Time Warner provided a little more insight today into how it will use Flixster to fend off competition from Netflix. The movie-listing and info service that Time Warner bought earlier this month will provide a user-friendly interface for people who want to manage their home video collections in the digital cloud, the company’s CFO John Martin told an investor conference sponsored by Barclays Capital. Consumers will be able to “upload your existing physical DVDs, have the ability access them across multiple devices anywhere you want, have the ability to manage your collections with social aspects as well, go in, have friends see what movie collections they have, (and) see who has been watching those films,” he says. Martin called it “a very big idea” that Time Warner will describe more fully soon. The initiative comes as Martin says Warner Bros expects 2011 to be an “all-time record year.” But the big driver will be television, which accounts for “roughly half of the profits.” Although Warner Bros earns “in excess of our cost of capital in the film business,” television is “off the chart in terms of returns.” Broadcasters picked up 27 series from Warner Bros for this fall — including 12 new ones. The total is one more than last year and enables Warner Bros to boast that it’s still the No. 1 supplier of TV shows. Martin says that he, along with everybody else, is still waiting for the upfront ad sales market to break open. When it does, “all of the sign posts seem to indicate that the upfront is going to be extremely robust.”


that’s a lame idea. DVDs are dead. I don’t see how this competes with Netflix since WB’s concept is to upload one’s existing library. Where’s the streaming? The purchasing of on-demand movies? Although I do like the idea of accessing your movies across all devices/platforms. Though that sounds familiar….oh yeah, it’s called APPLE.
Really? Apple allows you to access your purchased content across ALL non-Apple platforms? Oh wait, they really don’t. Try again.
So basically you’re paying for the privilege to ignore the DMCA without getting sued? Will this only work for Time Warner titles?

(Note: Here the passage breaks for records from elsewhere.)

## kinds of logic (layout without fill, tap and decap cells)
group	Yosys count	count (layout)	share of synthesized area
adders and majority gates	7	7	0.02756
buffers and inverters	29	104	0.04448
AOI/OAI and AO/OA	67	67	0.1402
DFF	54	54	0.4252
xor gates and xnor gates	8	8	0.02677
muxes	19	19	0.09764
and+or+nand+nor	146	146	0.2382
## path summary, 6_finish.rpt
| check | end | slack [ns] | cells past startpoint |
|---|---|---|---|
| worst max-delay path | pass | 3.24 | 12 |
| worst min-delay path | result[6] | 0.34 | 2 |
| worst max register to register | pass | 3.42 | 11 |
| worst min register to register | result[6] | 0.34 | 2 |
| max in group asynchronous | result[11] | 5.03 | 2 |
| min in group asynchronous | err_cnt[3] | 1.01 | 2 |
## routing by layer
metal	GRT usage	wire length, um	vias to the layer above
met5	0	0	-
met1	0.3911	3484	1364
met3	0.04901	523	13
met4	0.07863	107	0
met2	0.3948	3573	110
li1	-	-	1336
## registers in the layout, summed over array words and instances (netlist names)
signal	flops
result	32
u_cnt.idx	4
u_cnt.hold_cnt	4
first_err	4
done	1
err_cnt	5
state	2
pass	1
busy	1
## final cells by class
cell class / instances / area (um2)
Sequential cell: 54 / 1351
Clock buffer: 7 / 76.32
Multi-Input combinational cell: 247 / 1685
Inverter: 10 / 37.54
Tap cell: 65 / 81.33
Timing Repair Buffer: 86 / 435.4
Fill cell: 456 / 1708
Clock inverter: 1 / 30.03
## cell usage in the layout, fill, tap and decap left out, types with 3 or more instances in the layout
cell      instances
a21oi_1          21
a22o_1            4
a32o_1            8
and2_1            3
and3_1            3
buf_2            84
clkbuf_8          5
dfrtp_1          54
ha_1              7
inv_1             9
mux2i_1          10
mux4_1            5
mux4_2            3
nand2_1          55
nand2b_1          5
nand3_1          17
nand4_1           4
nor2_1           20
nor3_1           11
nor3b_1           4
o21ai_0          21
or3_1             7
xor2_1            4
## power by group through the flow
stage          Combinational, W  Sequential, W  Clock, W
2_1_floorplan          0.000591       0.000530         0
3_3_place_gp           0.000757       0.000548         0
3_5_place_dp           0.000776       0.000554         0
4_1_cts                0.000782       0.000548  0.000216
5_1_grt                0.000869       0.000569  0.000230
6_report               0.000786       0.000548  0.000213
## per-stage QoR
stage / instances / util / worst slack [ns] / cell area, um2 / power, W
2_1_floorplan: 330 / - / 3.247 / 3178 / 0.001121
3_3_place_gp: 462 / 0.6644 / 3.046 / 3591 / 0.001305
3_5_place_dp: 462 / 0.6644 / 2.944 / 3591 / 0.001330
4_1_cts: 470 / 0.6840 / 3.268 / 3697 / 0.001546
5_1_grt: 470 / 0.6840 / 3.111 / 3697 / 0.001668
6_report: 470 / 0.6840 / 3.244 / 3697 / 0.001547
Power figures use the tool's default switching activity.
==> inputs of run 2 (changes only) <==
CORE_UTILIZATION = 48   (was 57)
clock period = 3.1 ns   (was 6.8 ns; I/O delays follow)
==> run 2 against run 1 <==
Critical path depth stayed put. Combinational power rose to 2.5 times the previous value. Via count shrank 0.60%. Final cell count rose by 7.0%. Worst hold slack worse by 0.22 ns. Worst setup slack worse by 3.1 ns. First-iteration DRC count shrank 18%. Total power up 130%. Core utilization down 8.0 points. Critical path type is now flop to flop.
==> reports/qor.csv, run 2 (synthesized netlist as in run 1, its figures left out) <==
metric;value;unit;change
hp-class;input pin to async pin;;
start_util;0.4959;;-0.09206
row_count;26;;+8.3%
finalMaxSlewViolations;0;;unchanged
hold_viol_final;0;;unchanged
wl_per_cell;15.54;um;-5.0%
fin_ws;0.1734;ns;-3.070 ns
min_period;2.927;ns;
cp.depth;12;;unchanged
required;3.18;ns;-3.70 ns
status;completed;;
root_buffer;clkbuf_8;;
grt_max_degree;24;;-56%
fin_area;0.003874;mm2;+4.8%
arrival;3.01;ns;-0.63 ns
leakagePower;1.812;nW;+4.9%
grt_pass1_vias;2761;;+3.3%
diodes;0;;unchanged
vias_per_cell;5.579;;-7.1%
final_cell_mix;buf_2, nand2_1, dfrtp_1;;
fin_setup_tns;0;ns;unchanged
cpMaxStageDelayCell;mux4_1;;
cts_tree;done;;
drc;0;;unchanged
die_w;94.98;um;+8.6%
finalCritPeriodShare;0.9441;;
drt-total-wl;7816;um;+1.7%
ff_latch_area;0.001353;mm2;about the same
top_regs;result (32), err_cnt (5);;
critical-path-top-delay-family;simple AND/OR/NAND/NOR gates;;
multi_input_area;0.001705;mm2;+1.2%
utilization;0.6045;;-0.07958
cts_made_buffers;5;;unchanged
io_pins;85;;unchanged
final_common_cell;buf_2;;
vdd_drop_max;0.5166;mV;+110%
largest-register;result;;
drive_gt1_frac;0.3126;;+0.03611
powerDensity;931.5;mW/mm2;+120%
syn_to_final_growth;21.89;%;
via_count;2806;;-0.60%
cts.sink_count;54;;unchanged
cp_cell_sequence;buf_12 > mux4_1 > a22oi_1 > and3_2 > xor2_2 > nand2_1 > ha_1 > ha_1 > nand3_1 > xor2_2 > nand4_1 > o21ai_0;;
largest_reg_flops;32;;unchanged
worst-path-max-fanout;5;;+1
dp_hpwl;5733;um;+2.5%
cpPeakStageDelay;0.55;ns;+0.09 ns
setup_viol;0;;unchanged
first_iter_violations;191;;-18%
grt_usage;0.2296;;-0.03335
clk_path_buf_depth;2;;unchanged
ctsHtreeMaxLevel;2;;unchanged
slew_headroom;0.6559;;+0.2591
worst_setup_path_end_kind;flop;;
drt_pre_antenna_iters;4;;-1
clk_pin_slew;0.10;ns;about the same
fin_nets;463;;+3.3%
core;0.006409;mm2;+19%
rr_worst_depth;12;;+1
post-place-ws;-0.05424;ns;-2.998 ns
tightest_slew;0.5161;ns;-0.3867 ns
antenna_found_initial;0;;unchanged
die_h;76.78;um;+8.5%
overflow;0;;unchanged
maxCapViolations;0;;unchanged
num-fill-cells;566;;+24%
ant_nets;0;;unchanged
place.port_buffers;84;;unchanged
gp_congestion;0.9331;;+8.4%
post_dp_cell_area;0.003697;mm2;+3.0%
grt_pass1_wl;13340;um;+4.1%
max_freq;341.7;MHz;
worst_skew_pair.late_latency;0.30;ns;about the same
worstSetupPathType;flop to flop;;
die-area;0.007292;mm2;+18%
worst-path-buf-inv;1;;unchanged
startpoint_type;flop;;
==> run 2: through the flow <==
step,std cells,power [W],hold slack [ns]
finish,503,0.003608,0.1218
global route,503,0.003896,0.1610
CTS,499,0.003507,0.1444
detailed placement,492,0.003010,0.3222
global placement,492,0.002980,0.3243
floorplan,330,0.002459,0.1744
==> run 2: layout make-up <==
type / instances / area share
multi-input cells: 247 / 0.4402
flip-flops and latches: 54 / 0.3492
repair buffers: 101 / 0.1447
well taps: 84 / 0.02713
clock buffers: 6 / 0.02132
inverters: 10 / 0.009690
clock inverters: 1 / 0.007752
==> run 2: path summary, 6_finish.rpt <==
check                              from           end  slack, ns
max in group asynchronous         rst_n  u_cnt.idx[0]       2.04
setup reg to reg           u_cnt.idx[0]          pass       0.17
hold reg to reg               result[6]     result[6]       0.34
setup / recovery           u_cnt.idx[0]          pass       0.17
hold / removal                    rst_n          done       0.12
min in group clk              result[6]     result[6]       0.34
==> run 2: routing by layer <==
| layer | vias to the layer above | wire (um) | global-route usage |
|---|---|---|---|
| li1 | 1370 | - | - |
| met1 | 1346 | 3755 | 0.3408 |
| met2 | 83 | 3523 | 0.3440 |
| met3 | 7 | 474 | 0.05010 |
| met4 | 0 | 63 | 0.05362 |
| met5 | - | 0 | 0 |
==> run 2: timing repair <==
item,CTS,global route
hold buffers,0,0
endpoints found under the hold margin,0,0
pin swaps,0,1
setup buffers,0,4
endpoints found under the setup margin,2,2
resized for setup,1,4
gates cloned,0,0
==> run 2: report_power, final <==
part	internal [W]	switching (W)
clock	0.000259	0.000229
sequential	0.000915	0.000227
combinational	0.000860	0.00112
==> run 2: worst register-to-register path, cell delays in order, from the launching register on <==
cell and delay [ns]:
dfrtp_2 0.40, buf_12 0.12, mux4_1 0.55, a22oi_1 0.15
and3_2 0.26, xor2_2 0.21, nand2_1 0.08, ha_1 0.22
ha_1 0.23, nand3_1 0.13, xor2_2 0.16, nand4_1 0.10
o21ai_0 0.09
`src/rtl/lcd_cmd_pkg.sv`:
```
// lcd_cmd_pkg
// Shared definitions for the LCD printer command path: the init word, the
// arbiter FSM encoding and the order in which draw-command words are
// written to the printer command FIFO (XY, then Size, then Addr).
package lcd_cmd_pkg;

    // The printer decodes an all-ones word as an init command.
    localparam logic [31:0] INIT_WORD = 32'hFFFF_FFFF;

    typedef enum logic [2:0] {
        ST_IDLE   = 3'd0,
        ST_W_XY   = 3'd1,
        ST_W_SIZE = 3'd2,
        ST_W_ADDR = 3'd3,
        ST_W_INIT = 3'd4
    } state_t;

    // Every non-idle state owns exactly one FIFO word.
    function automatic logic is_write_state(input state_t s);
        return s != ST_IDLE;
    endfunction

    // Word order shared with the printer: XY -> Size -> Addr; init is a
    // single word. Taken only after the current word has been written.
    function automatic state_t next_write_state(input state_t s);
        case (s)
            ST_W_XY:   return ST_W_SIZE;
            ST_W_SIZE: return ST_W_ADDR;
            default:   return ST_IDLE;
        endcase
    endfunction

endpackage

```
`src/rtl/rr_arbiter.sv`:
```
// rr_arbiter
// Combinational round-robin pick: grants the first set bit of req searching
// upward from last+1, wrapping modulo N_REQ. The last pointer is owned by
// the parent.
// Ports:
//   req     in  N_REQ  request vector
//   last    in  IDX_W  index granted most recently
//   gnt     out N_REQ  one-hot grant
//   gnt_idx out IDX_W  index of the granted bit (0 when none)
//   any     out 1      at least one request is set
module rr_arbiter #(
    parameter int N_REQ = 4,
    parameter int IDX_W = 2
) (
    input  logic [N_REQ-1:0] req,
    input  logic [IDX_W-1:0] last,
    output logic [N_REQ-1:0] gnt,
    output logic [IDX_W-1:0] gnt_idx,
    output logic             any
);

    logic [IDX_W-1:0] idx;

    always_comb begin
        gnt     = '0;
        gnt_idx = '0;
        any     = 1'b0;
        idx     = '0;
        // k = N_REQ wraps back to last itself, so a lone requester that
        // was just served can still be granted again.
        for (int k = 1; k <= N_REQ; k++) begin
            idx = IDX_W'((int'(last) + k) % N_REQ);
            if (!any && req[idx]) begin
                any      = 1'b1;
                gnt_idx  = idx;
                gnt[idx] = 1'b1;
            end
        end
    end

endmodule

```
`src/rtl/lcd_cmd_arbiter.sv`:
```
// lcd_cmd_arbiter
// Shares the printer command FIFO write port between N_REQ requesters.
// A granted request is written atomically: one init word, or the three
// draw words XY, Size, Addr, with no other requester's words in between.
// Handshake: a requester holds req_valid until it sees req_ack (one-cycle
// pulse, qualified by req_err) and drops it on the following edge; the
// payload is copied at grant so it may change afterwards.
// Ports:
//   clk, rst_n           clock, synchronous active-low reset
//   req_valid/req_init   per-requester request and init flag
//   req_xy/size/addr     per-requester payload, 32 bits per slice
//   req_ack/req_err      completion pulse and reject qualifier
//   cmd_wfull            FIFO full
//   cmd_winc/cmd_wdata   FIFO write strobe and data
//   busy                 a command is in progress
module lcd_cmd_arbiter
    import lcd_cmd_pkg::*;
#(
    parameter int N_REQ = 4
) (
    input  logic                  clk,
    input  logic                  rst_n,
    input  logic [N_REQ-1:0]      req_valid,
    input  logic [N_REQ-1:0]      req_init,
    input  logic [32*N_REQ-1:0]   req_xy,
    input  logic [32*N_REQ-1:0]   req_size,
    input  logic [32*N_REQ-1:0]   req_addr,
    output logic [N_REQ-1:0]      req_ack,
    output logic [N_REQ-1:0]      req_err,
    input  logic                  cmd_wfull,
    output logic                  cmd_winc,
    output logic [31:0]           cmd_wdata,
    output logic                  busy
);

    localparam int IDX_W = $clog2(N_REQ);

    state_t           state_q, state_d;
    logic [IDX_W-1:0] last_q, last_d;
    logic [IDX_W-1:0] gnt_idx_q, gnt_idx_d;
    logic [31:0]      xy_q, xy_d;
    logic [31:0]      size_q, size_d;
    logic [31:0]      addr_q, addr_d;
    logic             init_q, init_d;
    logic             rej_q, rej_d;

    logic [N_REQ-1:0] arb_req;
    logic [N_REQ-1:0] arb_gnt;
    logic [IDX_W-1:0] arb_idx;
    logic             arb_any;

    logic [31:0]      sel_xy, sel_size, sel_addr;
    logic             sel_init;

    // While a reject is being acknowledged the requester's valid is still
    // high; masking it stops the same request being granted twice.
    assign arb_req = rej_q ? '0 : req_valid;

    rr_arbiter #(
        .N_REQ (N_REQ),
        .IDX_W (IDX_W)
    ) u_rr (
        .req     (arb_req),
        .last    (last_q),
        .gnt     (arb_gnt),
        .gnt_idx (arb_idx),
        .any     (arb_any)
    );

    // AND-OR payload select from the one-hot grant.
    always_comb begin
        sel_xy   = '0;
        sel_size = '0;
        sel_addr = '0;
        sel_init = 1'b0;
        for (int i = 0; i < N_REQ; i++) begin
            if (arb_gnt[i]) begin
                sel_xy   = sel_xy   | req_xy[32*i +: 32];
                sel_size = sel_size | req_size[32*i +: 32];
                sel_addr = sel_addr | req_addr[32*i +: 32];
                sel_init = sel_init | req_init[i];
            end
        end
    end

    always_comb begin
        state_d   = state_q;
        last_d    = last_q;
        gnt_idx_d = gnt_idx_q;
        xy_d      = xy_q;
        size_d    = size_q;
        addr_d    = addr_q;
        init_d    = init_q;
        rej_d     = 1'b0;
        cmd_winc  = 1'b0;
        cmd_wdata = '0;
        req_ack   = '0;
        req_err   = '0;

        if (rej_q) begin
            req_ack[gnt_idx_q] = 1'b1;
            req_err[gnt_idx_q] = 1'b1;
        end

        if (is_write_state(state_q)) begin
            cmd_winc = !cmd_wfull;
        end

        case (state_q)
            ST_IDLE: begin
                if (arb_any) begin
                    last_d    = arb_idx;
                    gnt_idx_d = arb_idx;
                    xy_d      = sel_xy;
                    size_d    = sel_size;
                    addr_d    = sel_addr;
                    init_d    = sel_init;
                    if (sel_init) begin
                        state_d = ST_W_INIT;
                    end else if (sel_xy != INIT_WORD) begin
                        state_d = ST_W_XY;
                    end else begin
                        // All-ones XY would read as init at the printer.
                        rej_d = 1'b1;
                    end
                end
            end
            ST_W_XY:   cmd_wdata = xy_q;
            ST_W_SIZE: cmd_wdata = size_q;
            ST_W_ADDR: cmd_wdata = addr_q;
            ST_W_INIT: cmd_wdata = INIT_WORD;
            default:   cmd_wdata = '0;
        endcase

        if (cmd_winc) begin
            state_d = next_write_state(state_q);
            if (state_q == ST_W_ADDR || state_q == ST_W_INIT) begin
                req_ack[gnt_idx_q] = 1'b1;
            end
        end
    end

    always_ff @(posedge clk) begin
        if (!rst_n) begin
            state_q   <= ST_IDLE;
            last_q    <= IDX_W'(N_REQ - 1);
            gnt_idx_q <= '0;
            xy_q      <= '0;
            size_q    <= '0;
            addr_q    <= '0;
            init_q    <= 1'b0;
            rej_q     <= 1'b0;
        end else begin
            state_q   <= state_d;
            last_q    <= last_d;
            gnt_idx_q <= gnt_idx_d;
            xy_q      <= xy_d;
            size_q    <= size_d;
            addr_q    <= addr_d;
            init_q    <= init_d;
            rej_q     <= rej_d;
        end
    end

    assign busy = (state_q != ST_IDLE);

endmodule

```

I don’t think people will want to spend the time to upload 4-8 gigabytes per DVD. At least, not at the upload speeds we’re currently getting from Time Warner High Speed Internet (about .001 gigabits/second).
Best part is they will likely charge for excessive bandwith use so you will pay time warner for the dvd upload it back to time warner and pay them for the privledge and then pay them again for watching your own movies. Sure that makes plenty of sense.
Looks like you don’t realize that Time Warner Cable, I’m assuming your local internet provider, and Time Warner Inc., the company who purchased Flixter, are two completely separate companies. So, insinuating that this program allows Time Warner Inc. to suck additional cash from you in just ignorant.
Time Warner Cable is no longer part of Time Warner.
Is this honestly the thinking of big media? What a shame. Why would it not be as simple as having the movie file existing in the cloud and I just prove that I own it? Let me watch in on Facebook. Why in the world would I take the time to upload a DVD? Not only counting against my 250gb of usage on Comcast for something pointless and if they understood technology they would realize a much easier way to do this.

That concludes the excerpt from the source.